The results of the regression analysis suggested that: (1) perceived stress explained a portion of the variance in sleep quality and (2) self-compassion explained a relatively large amount of the variance in emotional eating. Other research supports these findings, as the measure of perceived stress is unquestionably related to sleep quality, such that increased stress (i.e., perception, elevated hormones) inhibits and/or disrupts healthy sleep quality [Reference Sadeh, Keinan and Daon50]. Self-compassion, the attitude of being kind to and caring toward oneself, is aptly positioned to enhance self-regulatory responses which may attenuate the maladaptive behavior of emotional eating. The direct practices of self-compassion are intended to create a felt sense of kindness and caring in a way that is non-judgmental in the present moment; importantly this construct is, by definition, placed in the context of suffering, such that one brings this way of being to oneself when met with challenging and/or difficult situations. Bringing kind attention to oneself when struggling with difficult emotions (e.g., stress, mood disturbance) may attenuate the, oftentimes, habituated, and maladaptive response of emotional eating.

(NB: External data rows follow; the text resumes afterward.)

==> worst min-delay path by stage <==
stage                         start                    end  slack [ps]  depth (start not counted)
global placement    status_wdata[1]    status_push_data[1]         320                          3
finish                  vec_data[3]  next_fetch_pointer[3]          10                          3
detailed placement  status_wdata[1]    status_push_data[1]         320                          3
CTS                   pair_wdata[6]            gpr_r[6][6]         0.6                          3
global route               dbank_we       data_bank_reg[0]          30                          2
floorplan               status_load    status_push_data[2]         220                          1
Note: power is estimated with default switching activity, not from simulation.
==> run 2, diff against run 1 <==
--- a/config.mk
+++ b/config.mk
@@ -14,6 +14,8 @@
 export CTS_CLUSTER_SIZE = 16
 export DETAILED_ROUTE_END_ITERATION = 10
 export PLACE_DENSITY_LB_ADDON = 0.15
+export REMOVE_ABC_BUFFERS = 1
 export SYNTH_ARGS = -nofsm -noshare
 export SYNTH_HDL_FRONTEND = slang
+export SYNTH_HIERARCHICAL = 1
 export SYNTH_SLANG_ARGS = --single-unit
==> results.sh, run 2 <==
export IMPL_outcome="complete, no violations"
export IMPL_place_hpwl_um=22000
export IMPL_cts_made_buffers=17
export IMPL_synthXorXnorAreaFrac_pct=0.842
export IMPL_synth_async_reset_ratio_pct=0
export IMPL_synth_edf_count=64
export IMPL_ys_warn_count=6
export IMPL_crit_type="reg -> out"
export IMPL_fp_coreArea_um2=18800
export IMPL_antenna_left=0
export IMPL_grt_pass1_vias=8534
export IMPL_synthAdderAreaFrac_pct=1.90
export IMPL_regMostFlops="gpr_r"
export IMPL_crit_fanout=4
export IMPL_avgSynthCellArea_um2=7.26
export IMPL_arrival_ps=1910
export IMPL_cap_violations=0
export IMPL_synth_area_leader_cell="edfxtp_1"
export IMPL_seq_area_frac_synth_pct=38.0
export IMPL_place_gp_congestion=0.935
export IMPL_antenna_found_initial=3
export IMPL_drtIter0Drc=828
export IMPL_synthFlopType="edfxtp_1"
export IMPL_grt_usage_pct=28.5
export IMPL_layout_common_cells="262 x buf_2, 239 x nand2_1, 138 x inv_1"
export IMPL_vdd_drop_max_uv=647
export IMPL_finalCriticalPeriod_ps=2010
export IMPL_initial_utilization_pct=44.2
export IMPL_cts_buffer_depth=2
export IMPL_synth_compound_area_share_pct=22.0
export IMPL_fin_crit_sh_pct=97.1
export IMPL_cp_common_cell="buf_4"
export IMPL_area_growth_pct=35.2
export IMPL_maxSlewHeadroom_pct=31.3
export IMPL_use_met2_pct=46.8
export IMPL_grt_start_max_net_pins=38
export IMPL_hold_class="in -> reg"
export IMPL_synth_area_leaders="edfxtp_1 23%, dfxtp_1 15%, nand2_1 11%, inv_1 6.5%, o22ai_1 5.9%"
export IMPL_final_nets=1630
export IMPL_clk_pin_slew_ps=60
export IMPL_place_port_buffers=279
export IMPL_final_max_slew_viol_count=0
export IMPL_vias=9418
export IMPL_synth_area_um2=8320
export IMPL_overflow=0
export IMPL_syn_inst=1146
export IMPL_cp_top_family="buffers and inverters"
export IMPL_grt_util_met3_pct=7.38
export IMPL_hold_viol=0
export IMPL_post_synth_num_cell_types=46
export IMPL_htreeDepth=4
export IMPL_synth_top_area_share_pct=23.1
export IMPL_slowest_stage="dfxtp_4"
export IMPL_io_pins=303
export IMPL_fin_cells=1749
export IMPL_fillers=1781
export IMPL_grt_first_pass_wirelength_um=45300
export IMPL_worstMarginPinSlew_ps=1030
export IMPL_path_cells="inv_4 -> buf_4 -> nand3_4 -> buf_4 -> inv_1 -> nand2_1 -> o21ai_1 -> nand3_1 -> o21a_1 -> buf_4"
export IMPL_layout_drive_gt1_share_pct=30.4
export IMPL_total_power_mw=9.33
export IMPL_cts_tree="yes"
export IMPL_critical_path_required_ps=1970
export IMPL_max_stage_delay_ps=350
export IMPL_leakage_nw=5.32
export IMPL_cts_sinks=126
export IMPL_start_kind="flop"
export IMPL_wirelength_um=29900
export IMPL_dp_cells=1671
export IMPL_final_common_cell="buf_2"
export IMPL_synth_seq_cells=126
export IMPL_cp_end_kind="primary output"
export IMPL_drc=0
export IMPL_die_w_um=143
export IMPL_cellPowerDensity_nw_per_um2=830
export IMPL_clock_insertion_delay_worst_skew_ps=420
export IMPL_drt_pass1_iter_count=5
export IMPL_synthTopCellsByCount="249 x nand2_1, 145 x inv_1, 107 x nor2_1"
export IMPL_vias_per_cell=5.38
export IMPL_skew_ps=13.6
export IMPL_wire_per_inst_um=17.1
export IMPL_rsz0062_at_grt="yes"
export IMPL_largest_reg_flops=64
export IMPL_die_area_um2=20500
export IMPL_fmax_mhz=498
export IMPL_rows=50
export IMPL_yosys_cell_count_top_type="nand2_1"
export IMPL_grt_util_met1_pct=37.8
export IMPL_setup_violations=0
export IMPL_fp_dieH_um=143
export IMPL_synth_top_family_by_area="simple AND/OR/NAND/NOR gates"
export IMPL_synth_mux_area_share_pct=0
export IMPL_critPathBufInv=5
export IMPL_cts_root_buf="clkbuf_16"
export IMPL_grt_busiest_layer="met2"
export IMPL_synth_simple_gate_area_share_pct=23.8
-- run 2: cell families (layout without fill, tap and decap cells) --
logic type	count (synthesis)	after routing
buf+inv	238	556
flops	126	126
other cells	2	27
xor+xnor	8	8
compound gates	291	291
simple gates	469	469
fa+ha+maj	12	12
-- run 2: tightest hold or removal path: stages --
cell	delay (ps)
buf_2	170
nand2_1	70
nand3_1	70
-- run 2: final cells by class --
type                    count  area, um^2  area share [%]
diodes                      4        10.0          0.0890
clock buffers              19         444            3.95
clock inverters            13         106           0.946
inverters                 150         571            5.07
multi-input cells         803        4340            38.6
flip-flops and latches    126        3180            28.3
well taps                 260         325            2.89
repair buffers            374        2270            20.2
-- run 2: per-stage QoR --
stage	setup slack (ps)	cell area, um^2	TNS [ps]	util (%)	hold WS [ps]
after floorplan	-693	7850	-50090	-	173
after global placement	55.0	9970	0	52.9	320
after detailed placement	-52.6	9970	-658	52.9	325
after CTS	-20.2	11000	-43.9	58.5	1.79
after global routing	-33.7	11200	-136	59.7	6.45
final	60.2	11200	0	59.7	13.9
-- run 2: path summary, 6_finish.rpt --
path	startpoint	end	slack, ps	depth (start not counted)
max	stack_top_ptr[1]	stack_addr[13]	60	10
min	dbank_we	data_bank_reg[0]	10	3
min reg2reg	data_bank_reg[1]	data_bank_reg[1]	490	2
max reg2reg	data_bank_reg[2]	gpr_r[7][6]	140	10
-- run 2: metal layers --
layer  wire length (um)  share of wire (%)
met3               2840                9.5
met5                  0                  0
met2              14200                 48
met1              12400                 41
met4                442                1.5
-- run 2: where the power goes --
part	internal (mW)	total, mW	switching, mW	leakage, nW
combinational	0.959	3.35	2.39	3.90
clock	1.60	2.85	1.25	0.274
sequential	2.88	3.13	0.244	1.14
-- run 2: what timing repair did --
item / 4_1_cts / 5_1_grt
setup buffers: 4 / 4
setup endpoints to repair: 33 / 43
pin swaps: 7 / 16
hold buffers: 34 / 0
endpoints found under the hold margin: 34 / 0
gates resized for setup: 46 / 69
[src/shared/ufc_buf_if.sv]
// Link between flow control and the transmit ping-pong buffer
interface ufc_buf_if;
	logic       fill_valid;
	logic       fill_ready;
	logic [7:0] fill_data;
	logic       drain_valid;
	logic       drain_take;
	logic [7:0] drain_data;
	logic       dma_en;
	logic       continuous;
	logic       fill_half;
	modport store_side (
		input  fill_valid, fill_data, drain_take, dma_en, continuous,
		output fill_ready, drain_valid, drain_data, fill_half
	);
	modport ctl_side (
		output fill_valid, fill_data, drain_take, dma_en, continuous,
		input  fill_ready, drain_valid, drain_data, fill_half
	);
endinterface : ufc_buf_if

With respect to the construct of emotional eating, self-compassion was a statistically significant predictor in the final regression model.
Limitations
The current single-group pilot study has noted limitations. First, the results and interpretation are limited by the small sample size (N = 36) and homogeneity (highly educated and lacking racial/ethnic diversity). Secondly, lack of a control group limits the ability to: (1) demonstrate efficacy, (2) compare (intervention) results to that of a population who did not receive the intervention, and (3) examine mediators in the context of comparison group. The limited duration/frequency (8 weeks, 30 minutes, once weekly), with some participants attending less than the full set of (8 weeks) classes, may have compromised the ability to see additional changes in outcomes, particularly body composition (e.g., percent body fat). A longer intervention with a matched control group may have yielded more robust changes, correlations, and the potential to explore predictors as mediators driving change. Lastly, there were additional variables not explored in the correlation matrix and therefore not entered into the regression models. There are a host of variables related to the body composition and the associated behavioral risk factors of sleep quality and emotional eating – it is possible that physical activity, dietary intake, use of medications, and prior medical diagnosis may have factored into the regression models and explained additional variance in the dependent variables.
Conclusion
While considerable intervention-driven research in the fields of exercise and diet has demonstrated improved body composition and reduced obesity, long-term sustained results are limited. Findings from the current pilot study suggest that, in the context of a MM intervention, well-being predictors (i.e., stress, mood state, mindfulness, self-compassion, and body awareness) are correlated with associated behavioral risk factors of sleep quality and emotional eating, both strongly related to body composition. Further, results demonstrated that perceived stress and self-compassion may act as significant predictors on the associated behavioral risk factors of sleep quality and emotional eating. Additional research is needed to continue to explore and explain the relationships between select well-being predictors and associated behavioral risk factors targeted toward improved body composition among midlife and older women.
Acknowledgments
The authors wish to thank our previous Student Interns from Arizona State University, Taylor James and Alisa Atkins, for their assistance with participant recruitment, study execution, and data collection.
Funding statement
The current body of work was unfunded and does not have funding information to report.
Competing interests
The authors have no conflicts of interest to declare.